> **WORK REQUIRED**:
Search the entries for the word "declaration" and return every line where it is found.

══ THE DATA

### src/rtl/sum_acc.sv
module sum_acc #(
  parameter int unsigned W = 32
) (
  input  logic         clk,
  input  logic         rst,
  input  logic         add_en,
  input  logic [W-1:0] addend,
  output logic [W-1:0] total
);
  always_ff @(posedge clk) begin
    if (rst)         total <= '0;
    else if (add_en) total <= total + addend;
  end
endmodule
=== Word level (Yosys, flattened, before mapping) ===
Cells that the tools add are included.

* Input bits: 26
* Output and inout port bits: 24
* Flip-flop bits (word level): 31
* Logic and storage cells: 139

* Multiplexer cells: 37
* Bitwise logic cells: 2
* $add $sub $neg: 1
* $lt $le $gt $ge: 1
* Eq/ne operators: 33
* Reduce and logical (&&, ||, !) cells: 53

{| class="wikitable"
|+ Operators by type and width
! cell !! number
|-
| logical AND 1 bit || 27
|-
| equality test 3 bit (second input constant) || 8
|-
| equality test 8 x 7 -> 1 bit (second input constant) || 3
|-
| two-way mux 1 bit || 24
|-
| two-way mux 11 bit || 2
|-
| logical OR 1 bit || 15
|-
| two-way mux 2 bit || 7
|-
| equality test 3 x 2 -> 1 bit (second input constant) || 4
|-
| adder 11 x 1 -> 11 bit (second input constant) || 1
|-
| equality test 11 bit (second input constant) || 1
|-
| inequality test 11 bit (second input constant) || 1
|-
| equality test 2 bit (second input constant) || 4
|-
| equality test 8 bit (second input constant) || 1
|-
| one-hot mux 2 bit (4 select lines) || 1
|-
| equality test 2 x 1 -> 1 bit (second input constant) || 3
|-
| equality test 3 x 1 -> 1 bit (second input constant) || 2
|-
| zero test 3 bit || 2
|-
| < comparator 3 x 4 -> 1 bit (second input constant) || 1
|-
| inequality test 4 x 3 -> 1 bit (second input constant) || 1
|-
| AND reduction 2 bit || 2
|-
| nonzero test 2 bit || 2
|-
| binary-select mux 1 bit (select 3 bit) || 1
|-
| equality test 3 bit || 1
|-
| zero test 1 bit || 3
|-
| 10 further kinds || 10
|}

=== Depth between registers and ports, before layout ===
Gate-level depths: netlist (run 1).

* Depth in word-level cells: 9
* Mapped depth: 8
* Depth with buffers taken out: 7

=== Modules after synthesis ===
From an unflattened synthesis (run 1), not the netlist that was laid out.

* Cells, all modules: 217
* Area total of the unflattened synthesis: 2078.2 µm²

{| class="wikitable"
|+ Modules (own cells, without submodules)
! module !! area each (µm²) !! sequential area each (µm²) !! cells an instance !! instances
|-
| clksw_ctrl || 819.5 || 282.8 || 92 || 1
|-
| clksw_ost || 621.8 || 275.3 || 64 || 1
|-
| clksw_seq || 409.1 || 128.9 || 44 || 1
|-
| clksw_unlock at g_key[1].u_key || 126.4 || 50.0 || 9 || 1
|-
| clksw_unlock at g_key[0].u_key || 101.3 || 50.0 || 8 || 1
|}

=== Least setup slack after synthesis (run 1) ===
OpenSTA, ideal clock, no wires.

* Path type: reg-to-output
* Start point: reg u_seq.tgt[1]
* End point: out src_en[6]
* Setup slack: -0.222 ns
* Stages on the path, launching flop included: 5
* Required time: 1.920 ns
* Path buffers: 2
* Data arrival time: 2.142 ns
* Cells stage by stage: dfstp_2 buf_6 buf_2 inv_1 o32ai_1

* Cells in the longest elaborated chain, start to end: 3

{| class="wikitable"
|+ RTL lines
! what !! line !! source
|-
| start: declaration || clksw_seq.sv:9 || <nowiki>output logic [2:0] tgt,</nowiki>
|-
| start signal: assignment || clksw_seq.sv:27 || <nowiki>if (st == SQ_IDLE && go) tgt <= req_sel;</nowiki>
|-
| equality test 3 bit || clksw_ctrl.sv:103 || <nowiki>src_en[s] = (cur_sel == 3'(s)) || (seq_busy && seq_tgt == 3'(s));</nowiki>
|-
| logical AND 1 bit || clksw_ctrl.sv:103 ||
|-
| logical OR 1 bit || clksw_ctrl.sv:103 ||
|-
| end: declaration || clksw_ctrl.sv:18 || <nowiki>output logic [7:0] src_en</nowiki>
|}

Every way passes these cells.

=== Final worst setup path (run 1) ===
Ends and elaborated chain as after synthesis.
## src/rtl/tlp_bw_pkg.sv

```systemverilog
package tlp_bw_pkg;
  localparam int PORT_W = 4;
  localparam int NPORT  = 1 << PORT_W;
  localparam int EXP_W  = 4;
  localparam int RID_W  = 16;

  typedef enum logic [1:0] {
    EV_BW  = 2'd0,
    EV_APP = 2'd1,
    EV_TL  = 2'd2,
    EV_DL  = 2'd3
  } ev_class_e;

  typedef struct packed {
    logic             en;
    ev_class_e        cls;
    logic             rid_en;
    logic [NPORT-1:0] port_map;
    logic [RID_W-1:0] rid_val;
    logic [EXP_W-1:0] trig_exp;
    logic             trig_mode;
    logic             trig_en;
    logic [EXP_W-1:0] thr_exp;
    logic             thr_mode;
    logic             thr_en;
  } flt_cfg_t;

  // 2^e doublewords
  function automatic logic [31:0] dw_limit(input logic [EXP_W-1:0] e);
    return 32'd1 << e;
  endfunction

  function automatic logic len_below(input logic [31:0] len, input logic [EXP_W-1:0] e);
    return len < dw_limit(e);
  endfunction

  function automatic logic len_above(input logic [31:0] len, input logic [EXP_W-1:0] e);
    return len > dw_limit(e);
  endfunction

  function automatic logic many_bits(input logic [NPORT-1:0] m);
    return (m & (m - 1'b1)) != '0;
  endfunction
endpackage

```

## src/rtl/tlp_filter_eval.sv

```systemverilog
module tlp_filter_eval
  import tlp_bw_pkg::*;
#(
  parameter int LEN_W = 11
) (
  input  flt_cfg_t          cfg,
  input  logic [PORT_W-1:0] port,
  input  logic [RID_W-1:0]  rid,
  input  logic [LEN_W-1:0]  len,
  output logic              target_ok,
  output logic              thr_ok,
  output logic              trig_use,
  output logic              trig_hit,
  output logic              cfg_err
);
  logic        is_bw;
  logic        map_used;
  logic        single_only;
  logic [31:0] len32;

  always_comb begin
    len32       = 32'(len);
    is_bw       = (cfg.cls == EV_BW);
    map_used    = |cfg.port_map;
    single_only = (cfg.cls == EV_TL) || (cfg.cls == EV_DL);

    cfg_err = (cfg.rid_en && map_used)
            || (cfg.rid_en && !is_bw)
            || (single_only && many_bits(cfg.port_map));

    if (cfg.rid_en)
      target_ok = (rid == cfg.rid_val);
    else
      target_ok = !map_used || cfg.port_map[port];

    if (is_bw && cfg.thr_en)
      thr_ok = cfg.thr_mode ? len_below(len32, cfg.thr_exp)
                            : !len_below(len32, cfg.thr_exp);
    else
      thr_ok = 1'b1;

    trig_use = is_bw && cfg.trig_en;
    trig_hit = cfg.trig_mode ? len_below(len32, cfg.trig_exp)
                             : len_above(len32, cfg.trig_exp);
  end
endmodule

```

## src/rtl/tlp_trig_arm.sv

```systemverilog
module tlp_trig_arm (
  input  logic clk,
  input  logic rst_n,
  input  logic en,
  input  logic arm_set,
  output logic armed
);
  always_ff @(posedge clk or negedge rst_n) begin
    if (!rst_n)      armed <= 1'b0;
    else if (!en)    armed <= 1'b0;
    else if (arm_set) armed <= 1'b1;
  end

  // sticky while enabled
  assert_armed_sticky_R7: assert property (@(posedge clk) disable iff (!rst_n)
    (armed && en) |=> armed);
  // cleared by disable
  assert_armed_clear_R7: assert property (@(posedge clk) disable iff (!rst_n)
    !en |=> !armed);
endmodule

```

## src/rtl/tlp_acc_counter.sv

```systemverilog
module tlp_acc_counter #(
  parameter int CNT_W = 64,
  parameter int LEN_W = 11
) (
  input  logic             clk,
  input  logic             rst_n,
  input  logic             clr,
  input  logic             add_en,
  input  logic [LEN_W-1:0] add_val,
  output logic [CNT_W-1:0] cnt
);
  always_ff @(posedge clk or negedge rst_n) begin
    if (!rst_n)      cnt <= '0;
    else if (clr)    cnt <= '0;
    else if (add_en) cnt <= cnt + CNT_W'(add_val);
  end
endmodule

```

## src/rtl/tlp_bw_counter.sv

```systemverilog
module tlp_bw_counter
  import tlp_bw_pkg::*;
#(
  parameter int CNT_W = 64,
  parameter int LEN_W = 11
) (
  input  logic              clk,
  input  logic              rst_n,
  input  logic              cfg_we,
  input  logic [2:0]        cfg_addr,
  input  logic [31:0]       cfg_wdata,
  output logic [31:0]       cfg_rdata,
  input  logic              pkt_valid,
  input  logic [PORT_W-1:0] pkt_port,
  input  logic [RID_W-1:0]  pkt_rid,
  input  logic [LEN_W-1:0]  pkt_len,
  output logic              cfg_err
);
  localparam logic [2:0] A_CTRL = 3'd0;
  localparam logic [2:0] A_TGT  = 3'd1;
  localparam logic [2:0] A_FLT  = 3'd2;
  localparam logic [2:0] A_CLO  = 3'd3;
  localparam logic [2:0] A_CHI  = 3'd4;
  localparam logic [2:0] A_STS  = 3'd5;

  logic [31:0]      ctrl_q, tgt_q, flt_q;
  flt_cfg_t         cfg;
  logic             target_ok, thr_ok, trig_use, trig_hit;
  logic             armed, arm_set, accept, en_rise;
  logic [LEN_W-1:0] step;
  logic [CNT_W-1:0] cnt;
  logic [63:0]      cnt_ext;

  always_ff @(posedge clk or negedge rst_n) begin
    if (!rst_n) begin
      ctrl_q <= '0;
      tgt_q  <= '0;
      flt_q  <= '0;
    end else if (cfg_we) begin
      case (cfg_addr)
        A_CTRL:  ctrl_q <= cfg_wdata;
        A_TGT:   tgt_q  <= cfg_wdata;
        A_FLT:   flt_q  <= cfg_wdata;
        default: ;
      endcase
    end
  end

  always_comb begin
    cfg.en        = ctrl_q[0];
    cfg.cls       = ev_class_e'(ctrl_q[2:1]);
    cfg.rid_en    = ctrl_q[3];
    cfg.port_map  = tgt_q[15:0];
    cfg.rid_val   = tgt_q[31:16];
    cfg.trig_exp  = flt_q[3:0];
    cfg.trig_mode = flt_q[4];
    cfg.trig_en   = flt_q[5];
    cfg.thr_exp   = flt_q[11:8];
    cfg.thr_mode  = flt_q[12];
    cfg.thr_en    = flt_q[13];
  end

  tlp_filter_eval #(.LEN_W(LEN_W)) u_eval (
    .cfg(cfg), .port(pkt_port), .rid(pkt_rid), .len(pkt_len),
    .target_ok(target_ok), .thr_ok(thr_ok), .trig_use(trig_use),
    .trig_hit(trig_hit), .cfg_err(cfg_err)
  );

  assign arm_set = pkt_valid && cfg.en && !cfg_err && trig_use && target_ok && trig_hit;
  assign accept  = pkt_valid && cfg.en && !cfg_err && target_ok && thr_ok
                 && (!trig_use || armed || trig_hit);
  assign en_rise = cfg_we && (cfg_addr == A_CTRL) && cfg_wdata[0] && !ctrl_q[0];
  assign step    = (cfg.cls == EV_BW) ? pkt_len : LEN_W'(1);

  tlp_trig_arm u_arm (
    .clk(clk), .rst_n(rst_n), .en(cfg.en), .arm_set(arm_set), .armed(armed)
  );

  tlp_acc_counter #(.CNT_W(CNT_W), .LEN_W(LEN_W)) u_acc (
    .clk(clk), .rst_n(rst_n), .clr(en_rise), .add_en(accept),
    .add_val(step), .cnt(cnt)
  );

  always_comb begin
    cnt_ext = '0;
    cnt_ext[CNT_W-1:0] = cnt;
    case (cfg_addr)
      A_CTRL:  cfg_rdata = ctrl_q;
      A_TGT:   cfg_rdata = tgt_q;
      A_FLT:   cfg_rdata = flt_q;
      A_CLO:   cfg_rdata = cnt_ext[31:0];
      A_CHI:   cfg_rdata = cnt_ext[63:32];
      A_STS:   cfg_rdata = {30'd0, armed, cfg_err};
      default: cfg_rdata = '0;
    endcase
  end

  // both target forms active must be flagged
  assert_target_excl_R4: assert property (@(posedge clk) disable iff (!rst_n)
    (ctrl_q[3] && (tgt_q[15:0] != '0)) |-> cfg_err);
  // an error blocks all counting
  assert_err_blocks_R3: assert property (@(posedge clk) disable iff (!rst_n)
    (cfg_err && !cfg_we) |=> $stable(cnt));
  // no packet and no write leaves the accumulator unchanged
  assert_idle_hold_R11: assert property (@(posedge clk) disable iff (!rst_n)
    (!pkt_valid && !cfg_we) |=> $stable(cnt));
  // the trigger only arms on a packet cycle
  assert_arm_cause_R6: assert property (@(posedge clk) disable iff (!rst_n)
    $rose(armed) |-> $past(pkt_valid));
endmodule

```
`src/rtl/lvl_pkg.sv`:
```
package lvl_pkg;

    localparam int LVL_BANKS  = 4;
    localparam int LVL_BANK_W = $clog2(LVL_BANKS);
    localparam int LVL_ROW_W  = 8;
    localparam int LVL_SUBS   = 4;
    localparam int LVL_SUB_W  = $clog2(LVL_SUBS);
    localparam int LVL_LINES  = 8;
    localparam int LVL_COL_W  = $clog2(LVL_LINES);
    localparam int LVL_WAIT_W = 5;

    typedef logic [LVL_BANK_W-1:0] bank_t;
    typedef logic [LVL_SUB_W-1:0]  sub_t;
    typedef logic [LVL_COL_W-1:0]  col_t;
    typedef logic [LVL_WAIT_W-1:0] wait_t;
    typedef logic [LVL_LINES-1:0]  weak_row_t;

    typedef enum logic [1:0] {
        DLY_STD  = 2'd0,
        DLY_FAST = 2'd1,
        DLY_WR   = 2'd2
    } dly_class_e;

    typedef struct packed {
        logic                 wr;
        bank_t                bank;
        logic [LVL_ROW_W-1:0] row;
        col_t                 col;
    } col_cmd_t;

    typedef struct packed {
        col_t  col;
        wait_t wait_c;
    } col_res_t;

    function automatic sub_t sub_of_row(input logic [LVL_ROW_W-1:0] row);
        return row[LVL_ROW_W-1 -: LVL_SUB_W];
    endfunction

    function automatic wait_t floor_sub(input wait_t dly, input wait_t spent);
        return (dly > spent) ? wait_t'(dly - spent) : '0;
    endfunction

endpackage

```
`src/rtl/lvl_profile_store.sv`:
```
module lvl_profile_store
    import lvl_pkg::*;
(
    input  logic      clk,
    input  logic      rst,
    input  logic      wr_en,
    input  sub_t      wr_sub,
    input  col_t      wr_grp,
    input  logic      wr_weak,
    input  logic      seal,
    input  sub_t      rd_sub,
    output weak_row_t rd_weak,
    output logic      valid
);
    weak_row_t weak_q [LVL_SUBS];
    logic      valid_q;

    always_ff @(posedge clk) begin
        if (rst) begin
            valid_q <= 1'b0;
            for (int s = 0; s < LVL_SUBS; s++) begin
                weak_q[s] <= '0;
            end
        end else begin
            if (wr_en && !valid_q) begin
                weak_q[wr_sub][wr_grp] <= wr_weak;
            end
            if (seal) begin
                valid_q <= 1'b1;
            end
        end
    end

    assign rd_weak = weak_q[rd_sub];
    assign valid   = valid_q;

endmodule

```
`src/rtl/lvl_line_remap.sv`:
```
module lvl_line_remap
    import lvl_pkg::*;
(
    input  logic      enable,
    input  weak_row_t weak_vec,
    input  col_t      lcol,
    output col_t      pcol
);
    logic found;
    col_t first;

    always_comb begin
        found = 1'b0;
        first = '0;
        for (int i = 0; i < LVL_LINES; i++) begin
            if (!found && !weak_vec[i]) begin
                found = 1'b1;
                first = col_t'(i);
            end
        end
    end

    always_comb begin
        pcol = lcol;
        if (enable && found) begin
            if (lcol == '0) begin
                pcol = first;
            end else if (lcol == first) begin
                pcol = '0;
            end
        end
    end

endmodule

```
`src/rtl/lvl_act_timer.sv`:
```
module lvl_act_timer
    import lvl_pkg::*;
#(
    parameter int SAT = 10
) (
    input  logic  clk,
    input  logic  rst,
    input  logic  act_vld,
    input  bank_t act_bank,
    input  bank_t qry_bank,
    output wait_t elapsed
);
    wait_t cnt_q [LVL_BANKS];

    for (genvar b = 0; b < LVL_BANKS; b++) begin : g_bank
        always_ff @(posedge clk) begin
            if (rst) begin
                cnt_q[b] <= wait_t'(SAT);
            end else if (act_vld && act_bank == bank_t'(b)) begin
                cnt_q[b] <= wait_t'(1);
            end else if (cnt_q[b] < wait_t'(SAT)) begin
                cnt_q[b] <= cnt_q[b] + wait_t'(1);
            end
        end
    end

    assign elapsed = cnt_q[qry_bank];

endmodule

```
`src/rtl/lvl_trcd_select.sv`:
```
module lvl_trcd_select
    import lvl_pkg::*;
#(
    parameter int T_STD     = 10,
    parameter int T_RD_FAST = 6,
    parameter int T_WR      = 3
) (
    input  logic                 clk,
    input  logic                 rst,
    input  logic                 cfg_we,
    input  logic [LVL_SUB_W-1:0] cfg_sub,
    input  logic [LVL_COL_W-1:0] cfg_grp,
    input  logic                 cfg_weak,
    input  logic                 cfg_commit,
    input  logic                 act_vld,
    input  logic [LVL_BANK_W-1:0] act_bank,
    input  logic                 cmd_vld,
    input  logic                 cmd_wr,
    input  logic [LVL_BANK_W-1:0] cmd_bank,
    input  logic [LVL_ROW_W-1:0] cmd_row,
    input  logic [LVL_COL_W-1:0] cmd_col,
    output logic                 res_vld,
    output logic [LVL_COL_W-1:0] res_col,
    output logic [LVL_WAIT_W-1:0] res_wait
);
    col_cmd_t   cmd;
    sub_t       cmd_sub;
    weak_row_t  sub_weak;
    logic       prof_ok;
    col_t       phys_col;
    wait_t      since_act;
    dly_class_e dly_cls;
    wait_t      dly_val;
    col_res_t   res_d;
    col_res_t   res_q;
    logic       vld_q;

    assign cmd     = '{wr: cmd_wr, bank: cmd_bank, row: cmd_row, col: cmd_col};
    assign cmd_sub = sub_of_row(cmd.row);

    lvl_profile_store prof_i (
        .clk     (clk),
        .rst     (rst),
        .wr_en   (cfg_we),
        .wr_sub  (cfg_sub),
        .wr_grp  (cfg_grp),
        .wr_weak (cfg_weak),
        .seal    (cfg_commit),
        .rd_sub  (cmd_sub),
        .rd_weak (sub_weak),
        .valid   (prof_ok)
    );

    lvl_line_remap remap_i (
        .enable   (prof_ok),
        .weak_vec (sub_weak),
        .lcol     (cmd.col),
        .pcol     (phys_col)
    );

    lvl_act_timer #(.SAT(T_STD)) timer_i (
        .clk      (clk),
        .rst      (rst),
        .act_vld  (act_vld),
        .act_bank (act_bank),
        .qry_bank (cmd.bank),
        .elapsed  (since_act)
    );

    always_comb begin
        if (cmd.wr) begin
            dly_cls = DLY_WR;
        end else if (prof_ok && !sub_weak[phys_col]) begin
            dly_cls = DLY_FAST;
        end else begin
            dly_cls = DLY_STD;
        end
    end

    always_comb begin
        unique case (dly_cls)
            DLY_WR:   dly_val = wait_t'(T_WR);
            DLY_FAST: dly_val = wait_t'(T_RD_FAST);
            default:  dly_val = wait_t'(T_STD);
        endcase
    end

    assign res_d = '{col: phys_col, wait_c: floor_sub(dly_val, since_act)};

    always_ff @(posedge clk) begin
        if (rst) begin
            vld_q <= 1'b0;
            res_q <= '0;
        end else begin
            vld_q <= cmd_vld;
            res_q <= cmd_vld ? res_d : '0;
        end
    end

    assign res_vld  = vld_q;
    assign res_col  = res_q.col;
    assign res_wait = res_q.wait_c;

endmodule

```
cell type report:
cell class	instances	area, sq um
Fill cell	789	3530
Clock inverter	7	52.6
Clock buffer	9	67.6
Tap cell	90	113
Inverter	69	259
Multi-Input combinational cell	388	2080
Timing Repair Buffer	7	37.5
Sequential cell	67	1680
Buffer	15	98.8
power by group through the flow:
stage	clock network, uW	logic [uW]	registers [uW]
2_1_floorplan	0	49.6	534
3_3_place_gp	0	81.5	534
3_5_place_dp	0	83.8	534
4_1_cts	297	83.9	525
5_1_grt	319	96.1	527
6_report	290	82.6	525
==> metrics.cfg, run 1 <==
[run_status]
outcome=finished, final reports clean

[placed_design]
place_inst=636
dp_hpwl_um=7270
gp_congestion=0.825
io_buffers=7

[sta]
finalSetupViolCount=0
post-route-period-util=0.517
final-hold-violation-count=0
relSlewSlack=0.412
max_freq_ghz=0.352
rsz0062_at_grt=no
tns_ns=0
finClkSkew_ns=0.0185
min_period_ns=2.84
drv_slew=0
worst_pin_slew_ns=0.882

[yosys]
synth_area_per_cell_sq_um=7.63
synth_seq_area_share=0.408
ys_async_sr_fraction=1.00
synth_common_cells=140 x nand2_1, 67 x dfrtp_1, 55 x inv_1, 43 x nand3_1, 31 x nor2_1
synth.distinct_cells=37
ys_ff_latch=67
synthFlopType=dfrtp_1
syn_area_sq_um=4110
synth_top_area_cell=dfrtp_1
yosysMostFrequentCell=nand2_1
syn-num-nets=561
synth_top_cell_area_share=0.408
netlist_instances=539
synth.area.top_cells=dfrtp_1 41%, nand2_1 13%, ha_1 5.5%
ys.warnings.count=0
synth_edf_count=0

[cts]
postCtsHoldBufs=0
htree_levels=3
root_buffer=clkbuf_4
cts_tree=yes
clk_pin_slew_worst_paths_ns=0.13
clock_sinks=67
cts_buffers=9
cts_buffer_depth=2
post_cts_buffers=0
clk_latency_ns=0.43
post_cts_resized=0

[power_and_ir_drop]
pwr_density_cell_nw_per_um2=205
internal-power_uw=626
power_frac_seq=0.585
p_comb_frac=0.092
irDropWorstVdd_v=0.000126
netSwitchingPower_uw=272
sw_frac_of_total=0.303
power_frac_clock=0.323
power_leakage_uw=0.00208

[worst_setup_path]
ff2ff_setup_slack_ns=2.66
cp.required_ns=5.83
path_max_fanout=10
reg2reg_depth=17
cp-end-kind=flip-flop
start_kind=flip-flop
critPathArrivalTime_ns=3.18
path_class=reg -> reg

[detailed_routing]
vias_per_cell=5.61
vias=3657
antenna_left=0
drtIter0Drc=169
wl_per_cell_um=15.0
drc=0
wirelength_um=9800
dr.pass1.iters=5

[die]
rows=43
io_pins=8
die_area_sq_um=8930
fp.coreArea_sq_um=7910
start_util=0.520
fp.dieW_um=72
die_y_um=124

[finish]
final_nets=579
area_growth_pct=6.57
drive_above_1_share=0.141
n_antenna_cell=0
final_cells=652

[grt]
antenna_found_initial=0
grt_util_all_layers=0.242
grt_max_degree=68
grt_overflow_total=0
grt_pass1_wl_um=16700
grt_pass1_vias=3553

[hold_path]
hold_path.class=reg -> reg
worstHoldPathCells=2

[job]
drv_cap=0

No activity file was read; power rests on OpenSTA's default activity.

════

> **TASK RESPONSE**:
| start: declaration || clksw_seq.sv:9 || <nowiki>output logic [2:0] tgt,</nowiki>
| end: declaration || clksw_ctrl.sv:18 || <nowiki>output logic [7:0] src_en</nowiki>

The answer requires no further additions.